What is the meaning of the number of + signs in stderr in Bash when "set -x" - bash

In Bash, you can see
set --help
-x Print commands and their arguments as they are executed.
Here's test code:
# make script
echo '
#!/bin/bash
set -x
n=$(echo "a" | wc -c)
for i in $(seq $n)
do
file=test_$i.txt
eval "ls -l | head -$i"> $file
rm $file
done
' > test.sh
# execute
chmod +x test.sh
./test.sh 2> stderr
# check
cat stderr
Output
+++ echo a
+++ wc -c
++ n=2
+++ seq 2
++ for i in $(seq $n)
++ file=test_1.txt
++ eval 'ls -l | head -1'
+++ ls -l
+++ head -1
++ rm test_1.txt
++ for i in $(seq $n)
++ file=test_2.txt
++ eval 'ls -l | head -2'
+++ ls -l
+++ head -2
++ rm test_2.txt
What is the meaning of the number of + signs at the beginning of each row in the file? It's kind of obvious, but I want to avoid misinterpreting.
In addition, can a single + sign appear there? If so, what is the meaning of it?

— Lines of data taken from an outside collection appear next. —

Background: an optimization exercise with open tools, aiming at small area. Do not read the settings as production practice.
The RTL was checked by simulation tests, not by an equivalence proof against the original design.
Power and IR drop assume default switching activity.

==> v31: inputs <==
Design register_unit, start of the top module:
module register_unit #(
  parameter logic [31:0] SP_INIT = 32'h0000_03FC,
  parameter bit          BYPASS  = 1'b0
) (
  input  logic               clk,
  input  logic               rst,
  input  logic [4:0]         rs1,
  input  logic [4:0]         rs2,
  input  logic [4:0]         rd,
  input  logic               ru_wr,
  input  logic signed [31:0] ru_wrdata,
  output logic signed [31:0] ru_rs1,
  output logic signed [31:0] ru_rs2,
  input  logic [4:0]         dbg_addr,
  output logic signed [31:0] dbg_data
);
==> module register_unit, before the edit <==
module register_unit #(
  parameter logic [31:0] SP_INIT = 32'h0000_03FC,
  parameter bit          BYPASS  = 1'b0
) (
  input  logic               clk,
  input  logic               rst,
  input  logic [4:0]         rs1,
  input  logic [4:0]         rs2,
  input  logic [4:0]         rd,
  input  logic               ru_wr,
  input  logic signed [31:0] ru_wrdata,
  output logic signed [31:0] ru_rs1,
  output logic signed [31:0] ru_rs2,
  input  logic [4:0]         dbg_addr,
  output logic signed [31:0] dbg_data
);
  logic [31:1][31:0] r_regs;
  logic [31:0] w_view [0:31];
  logic w_wrValid;
  assign w_wrValid = ru_wr && (rd != 5'd0);
  always_ff @(posedge clk) begin
    if (rst) begin
      for (int i = 1; i < 32; i++) begin
        r_regs[i] <= (i == 2) ? SP_INIT : 32'h0000_0000;
      end
    end else if (w_wrValid) begin
      r_regs[rd] <= ru_wrdata;
    end
  end
  always_comb begin
    w_view[0] = 32'h0000_0000;
    for (int i = 1; i < 32; i++) begin
      w_view[i] = r_regs[i];
    end
  end
  always_comb begin
    ru_rs1 = w_view[rs1];
    if (BYPASS && w_wrValid && (rd == rs1)) begin
      ru_rs1 = ru_wrdata;
    end
  end
  always_comb begin
    ru_rs2 = w_view[rs2];
    if (BYPASS && w_wrValid && (rd == rs2)) begin
      ru_rs2 = ru_wrdata;
    end
  end
  always_comb begin
    dbg_data = w_view[dbg_addr];
    if (BYPASS && w_wrValid && (rd == dbg_addr)) begin
      dbg_data = ru_wrdata;
    end
  end
endmodule
clock: 7.0 ns
lec_check: 0
cap_margin: 20
core_margin: 2
core_utilization: 40
setup_slack_margin: 0.3
slew_margin: 20
run.sh (not shown) runs the stock make flow with config.mk's settings and CLKGATE_MAP_FILE= SYNTH_SCRIPT=/design/flow/synth_recipe.tcl, a recipe that flattens the netlist after the stock synthesis.
==> v24 (differences from v31) <==
==> flow/design.v (replaced) <==
module ru_aoi222 (
  input  logic a1, a2, b1, b2, c1, c2,
  output logic y
);
  assign y = ~((a1 & a2) | (b1 & b2) | (c1 & c2));
endmodule
module ru_hold (
  input  logic q, ld, ld_n, d,
  output logic y
);
  assign y = (q & ld_n) | (d & ld);
endmodule
module ru_rdbit (
  input  logic [31:1] sel,
  input  logic [31:1] d,
  output logic        y
);
  logic [10:0] t;   
  for (genvar k = 0; k < 10; k++) begin : g_grp
    ru_aoi222 u_aoi (
      .a1(sel[3*k+1]), .a2(d[3*k+1]),
      .b1(sel[3*k+2]), .b2(d[3*k+2]),
      .c1(sel[3*k+3]), .c2(d[3*k+3]),
      .y (t[k])
    );
  end
  assign t[10] = ~(sel[31] & d[31]);
  assign y = ~(&t[3:0]) | ~(&t[7:4]) | ~(&t[10:8]);
endmodule
module register_unit #(
  parameter logic [31:0] SP_INIT = 32'h0000_03FC,
  parameter bit          BYPASS  = 1'b0
) (
  input  logic               clk,
  input  logic               rst,
  input  logic [4:0]         rs1,
  input  logic [4:0]         rs2,
  input  logic [4:0]         rd,
  input  logic               ru_wr,
  input  logic signed [31:0] ru_wrdata,
  output logic signed [31:0] ru_rs1,
  output logic signed [31:0] ru_rs2,
  input  logic [4:0]         dbg_addr,
  output logic signed [31:0] dbg_data
);
  logic [1023:32] r_regs;
  logic [1023:32] w_next;
  logic [31:1] w_load;
  logic [31:1] w_load_n;
  logic [31:0] w_data;
  logic [31:0] w_data2;
  assign w_data  = rst ? 32'h0000_0000 : ru_wrdata;
  assign w_data2 = rst ? SP_INIT       : ru_wrdata;
  always_comb begin
    for (int i = 1; i < 32; i++) begin
      w_load[i]   = rst | (ru_wr & (rd == 5'(i)));
      w_load_n[i] = ~w_load[i];
    end
  end
  genvar gi, gb;
  for (gi = 1; gi < 32; gi++) begin : g_reg
    for (gb = 0; gb < 32; gb++) begin : g_bit
      ru_hold u_hold (
        .q   (r_regs[32*gi+gb]),
        .ld  (w_load[gi]),
        .ld_n(w_load_n[gi]),
        .d   ((gi == 2) ? w_data2[gb] : w_data[gb]),
        .y   (w_next[32*gi+gb])
      );
    end
  end
  always_ff @(posedge clk) begin
    r_regs <= w_next;
  end
  logic [31:1] w_sel1, w_sel2, w_seld;
  always_comb begin
    for (int i = 1; i < 32; i++) begin
      w_sel1[i] = (rs1      == 5'(i));
      w_sel2[i] = (rs2      == 5'(i));
      w_seld[i] = (dbg_addr == 5'(i));
    end
  end
  logic [31:0][31:1] w_col;
  for (gi = 1; gi < 32; gi++) begin : g_col
    for (gb = 0; gb < 32; gb++) begin : g_bit
      assign w_col[gb][gi] = r_regs[32*gi+gb];
    end
  end
  for (gb = 0; gb < 32; gb++) begin : g_rd
    ru_rdbit u_rs1 (.sel(w_sel1), .d(w_col[gb]), .y(ru_rs1[gb]));
    ru_rdbit u_rs2 (.sel(w_sel2), .d(w_col[gb]), .y(ru_rs2[gb]));
    ru_rdbit u_dbg (.sel(w_seld), .d(w_col[gb]), .y(dbg_data[gb]));
  end
endmodule
==> flow/flow/run.sh (new file) <==
#!/bin/bash
# The standard layout (standard.sh), steered through ORFS's own hooks:
#  - port buffers are plain buf_1 cells instead of the resizer's pick;
#  - the resizer may only buffer with small buffers (flow/small_bufs.tcl);
# The clock tree is built by ORFS's default CTS settings.
# The full make/OpenROAD output goes to standard.log in this folder.
set -e
HERE=$(pwd)
export BUFFER_PORTS_ARGS="-buffer_cell sky130_fd_sc_hd__buf_1"
for s in GLOBAL_PLACE RESIZE DETAIL_PLACE CTS GLOBAL_ROUTE DETAIL_ROUTE REPAIR_TIMING_POST_PLACE; do
  export PRE_${s}_TCL="$HERE/flow/small_bufs.tcl"
done
bash standard.sh > standard.log 2>&1
==> flow/flow/small_bufs.tcl (new file) <==
set_dont_use [get_lib_cells {sky130_fd_sc_hd__buf_4 sky130_fd_sc_hd__buf_6 sky130_fd_sc_hd__buf_8 sky130_fd_sc_hd__buf_12 sky130_fd_sc_hd__buf_16 sky130_fd_sc_hd__bufinv_8 sky130_fd_sc_hd__bufinv_16 sky130_fd_sc_hd__bufbuf_8 sky130_fd_sc_hd__bufbuf_16}]
==> flow/standard.sh (new file) <==
#!/bin/bash
# synth_recipe.tcl (not shown) runs the flow's synth.tcl, then flattens the netlist and writes it again
# the make line also repeats each setting of config.mk as NAME=value (left out here)
make -C /OpenROAD-flow-scripts/flow DESIGN_CONFIG=/design/flow/config.mk WORK_HOME=/design/flow/orfs CLKGATE_MAP_FILE= SYNTH_SCRIPT=/design/flow/synth_recipe.tcl "${@:-finish}"
--- a/flow/config.mk
+++ b/flow/config.mk
@@ -8,5 +8,7 @@
 export CAP_MARGIN = 20
 export CORE_MARGIN = 2
-export CORE_UTILIZATION = 40
-export SETUP_SLACK_MARGIN = 0.3
+export CORE_UTILIZATION = 45
+export GPL_TIMING_DRIVEN = 0
+export SETUP_SLACK_MARGIN = 0.1
 export SLEW_MARGIN = 20
+export SYNTH_HIERARCHICAL = 1
removed: flow/run.sh
==> v3 (differences from v31) <==
==> flow/design.v (replaced) <==
module ru_aoi222 (
  input  logic a1, a2, b1, b2, c1, c2,
  output logic y
);
  assign y = ~((a1 & a2) | (b1 & b2) | (c1 & c2));
endmodule
module ru_hold (
  input  logic q, ld, ld_n, d,
  output logic y
);
  assign y = (q & ld_n) | (d & ld);
endmodule
module ru_rdbit (
  input  logic [31:1] sel,
  input  logic [31:1] d,
  output logic        y
);
  logic [10:0] t;   
  for (genvar k = 0; k < 10; k++) begin : g_grp
    ru_aoi222 u_aoi (
      .a1(sel[3*k+1]), .a2(d[3*k+1]),
      .b1(sel[3*k+2]), .b2(d[3*k+2]),
      .c1(sel[3*k+3]), .c2(d[3*k+3]),
      .y (t[k])
    );
  end
  assign t[10] = ~(sel[31] & d[31]);
  assign y = ~(&t[3:0]) | ~(&t[7:4]) | ~(&t[10:8]);
endmodule
module register_unit #(
  parameter logic [31:0] SP_INIT = 32'h0000_03FC,
  parameter bit          BYPASS  = 1'b0
) (
  input  logic               clk,
  input  logic               rst,
  input  logic [4:0]         rs1,
  input  logic [4:0]         rs2,
  input  logic [4:0]         rd,
  input  logic               ru_wr,
  input  logic signed [31:0] ru_wrdata,
  output logic signed [31:0] ru_rs1,
  output logic signed [31:0] ru_rs2,
  input  logic [4:0]         dbg_addr,
  output logic signed [31:0] dbg_data
);
  logic [1023:32] r_regs;
  logic [1023:32] w_next;
  logic [31:1] w_load;
  logic [31:1] w_load_n;
  logic [31:0] w_data;
  logic [31:0] w_data2;
  assign w_data  = rst ? 32'h0000_0000 : ru_wrdata;
  assign w_data2 = rst ? SP_INIT       : ru_wrdata;
  always_comb begin
    for (int i = 1; i < 32; i++) begin
      w_load[i]   = rst | (ru_wr & (rd == 5'(i)));
      w_load_n[i] = ~w_load[i];
    end
  end
  genvar gi, gb;
  for (gi = 1; gi < 32; gi++) begin : g_reg
    for (gb = 0; gb < 32; gb++) begin : g_bit
      ru_hold u_hold (
        .q   (r_regs[32*gi+gb]),
        .ld  (w_load[gi]),
        .ld_n(w_load_n[gi]),
        .d   ((gi == 2) ? w_data2[gb] : w_data[gb]),
        .y   (w_next[32*gi+gb])
      );
    end
  end
  always_ff @(posedge clk) begin
    r_regs <= w_next;
  end
  logic [31:1] w_sel1, w_sel2, w_seld;
  always_comb begin
    for (int i = 1; i < 32; i++) begin
      w_sel1[i] = (rs1      == 5'(i));
      w_sel2[i] = (rs2      == 5'(i));
      w_seld[i] = (dbg_addr == 5'(i));
    end
  end
  logic [31:0][31:1] w_col;
  for (gi = 1; gi < 32; gi++) begin : g_col
    for (gb = 0; gb < 32; gb++) begin : g_bit
      assign w_col[gb][gi] = r_regs[32*gi+gb];
    end
  end
  for (gb = 0; gb < 32; gb++) begin : g_rd
    ru_rdbit u_rs1 (.sel(w_sel1), .d(w_col[gb]), .y(ru_rs1[gb]));
    ru_rdbit u_rs2 (.sel(w_sel2), .d(w_col[gb]), .y(ru_rs2[gb]));
    ru_rdbit u_dbg (.sel(w_seld), .d(w_col[gb]), .y(dbg_data[gb]));
  end
endmodule
==> flow/flow/run.sh (new file) <==
#!/bin/bash
# The standard layout (standard.sh), steered through ORFS's own hooks:
#  - port buffers are plain buf_1 cells instead of the resizer's pick;
#  - the resizer may only buffer with small buffers (flow/small_bufs.tcl);
#  - the clock tree is built from clkbuf_16 with sink clusters of up to 20 and no
#    dummy loads.
# The full make/OpenROAD output goes to standard.log in this folder.
set -e
HERE=$(pwd)
export BUFFER_PORTS_ARGS="-buffer_cell sky130_fd_sc_hd__buf_1"
export CTS_ARGS="-sink_clustering_enable -repair_clock_nets -dont_use_dummy_load -buf_list sky130_fd_sc_hd__clkbuf_16 -sink_clustering_size 20 -sink_clustering_max_diameter 80"
for s in GLOBAL_PLACE RESIZE DETAIL_PLACE CTS GLOBAL_ROUTE DETAIL_ROUTE REPAIR_TIMING_POST_PLACE; do
  export PRE_${s}_TCL="$HERE/flow/small_bufs.tcl"
done
bash standard.sh > standard.log 2>&1
==> flow/flow/small_bufs.tcl (new file) <==
set_dont_use [get_lib_cells {sky130_fd_sc_hd__buf_4 sky130_fd_sc_hd__buf_6 sky130_fd_sc_hd__buf_8 sky130_fd_sc_hd__buf_12 sky130_fd_sc_hd__buf_16 sky130_fd_sc_hd__bufinv_8 sky130_fd_sc_hd__bufinv_16 sky130_fd_sc_hd__bufbuf_8 sky130_fd_sc_hd__bufbuf_16}]
==> flow/standard.sh (new file) <==
#!/bin/bash
# synth_recipe.tcl (not shown) runs the flow's synth.tcl, then flattens the netlist and writes it again
# the make line also repeats each setting of config.mk as NAME=value (left out here)
make -C /OpenROAD-flow-scripts/flow DESIGN_CONFIG=/design/flow/config.mk WORK_HOME=/design/flow/orfs CLKGATE_MAP_FILE= SYNTH_SCRIPT=/design/flow/synth_recipe.tcl "${@:-finish}"
--- a/flow/config.mk
+++ b/flow/config.mk
@@ -8,5 +8,7 @@
 export CAP_MARGIN = 20
 export CORE_MARGIN = 2
-export CORE_UTILIZATION = 40
-export SETUP_SLACK_MARGIN = 0.3
+export CORE_UTILIZATION = 45
+export GPL_TIMING_DRIVEN = 0
+export SETUP_SLACK_MARGIN = 0.1
 export SLEW_MARGIN = 20
+export SYNTH_HIERARCHICAL = 1
removed: flow/run.sh
==> comparison table <==
Run status: v31 complete, no violations; v3 complete, no violations; v24 complete, no violations
Pin count of the biggest net entering global routing: v31 123; v3 33; v24 33
Cell count after synthesis: v31 6200; v3 3611; v24 3611
H-Tree Depth: v31 3; v3 2; v24 3
Via density: v31 7.52; v3 9.13; v24 9.00
Syn nets: v31 6264; v3 3666; v24 3666
Delay of the slowest cell on the worst path: v31 1040 ps; v3 1020 ps; v24 940 ps
Total GRT Usage: v31 50.6%; v3 49.0%; v24 49.4%
Core Rows: v31 137; v3 112; v24 112
Most frequent CP cell: v31 sky130_fd_sc_hd__clkdlybuf4s50_1; v3 -; v24 sky130_fd_sc_hd__buf_1
Combinational cell power: v31 1.10 mW; v3 1.94 mW; v24 1.94 mW
Launch point of the worst hold path: v31 r_regs[496]$_SDFFE_PP0P_; v3 r_regs[268]$_DFF_P_; v24 r_regs[72]$_DFF_P_
Routed wire per std cell: v31 45.7 um; v3 46.7 um; v24 45.9 um
Switching fraction of total power: v31 27.2%; v3 31.5%; v24 30.1%
Proportion of netlist area held by the largest area contributor: v31 35.6%; v3 46.8%; v24 46.8%
Tapcell count: v31 1876; v3 1254; v24 1254
Filler instances: v31 13.2k; v3 8440; v24 8264
Starting utilization of the core area: v31 40.1%; v3 45.5%; v24 45.5%
Worst slack, placed: v31 501 ps; v3 943 ps; v24 943 ps
Clock-pin slew on the worst setup and hold paths: v31 60 ps; v3 80 ps; v24 60 ps
Diode insertion count for antenna repair: v31 28; v3 12; v24 13
Least-Margin Pin Slew: v31 1230 ps; v3 1240 ps; v24 1240 ps
Post-layout nets: v31 6287; v3 4203; v24 4251
Area of combinational cells with multiple inputs: v31 34100 um^2; v3 23700 um^2; v24 23700 um^2

==> afterwards: timing with drivers on the ports <==
In the flow no input, the clock included, has a driving cell. The finished layouts below were timed again as built, in two steps.
Step 1, drivers: a clkbuf_16 drives clk and a buf_2 each remaining input, both assumed.
Step 2 adds t to the input delays and takes it off the output delays; t is the mean of the earliest and latest rising clock arrival at the registers after step 1. Input paths then give back, and output paths get back, about the clock's delay inside the block.
Three values: ideal, step 1, step 2; two values: the first two.
run | t, ns | setup slack, ns | latest minus earliest clock arrival (ns) | worst slew at a driven data input, ns
v31 | 0.859 | 0.104 / 0.075 / 0.075 | 0.038 / 0.038 | 0.20
v24 | 0.796 | 0.236 / 0.208 / 0.208 | 0.038 / 0.038 | 0.21
v3 | 0.766 | 0.164 / 0.136 / 0.136 | 0.032 / 0.032 | 0.21
After both steps setup and hold are still met in every run listed. The setup slack of v31, which loses most, moves by -0.029 ns with the drivers and by -0.029 ns with both steps.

The number of + represents subshell nesting depth.
Note that the entire test.sh script is being run in a subshell because it doesn't begin with #!/bin/bash. This has to be on the first line of the script, but it's on the second line because you have a newline at the beginning of the echo argument that contains the script.
When a script is run this way, it's executed by the original shell in a subshell, approximately like
( source test.sh )
Change that to
echo '#!/bin/bash
set -x
n=$(echo "a" | wc -c)
for i in $(seq $n)
do
file=test_$i.txt
eval "ls -l | head -$i"> $file
rm $file
done
' > test.sh
and the top-level commands being run in the script will have a single +.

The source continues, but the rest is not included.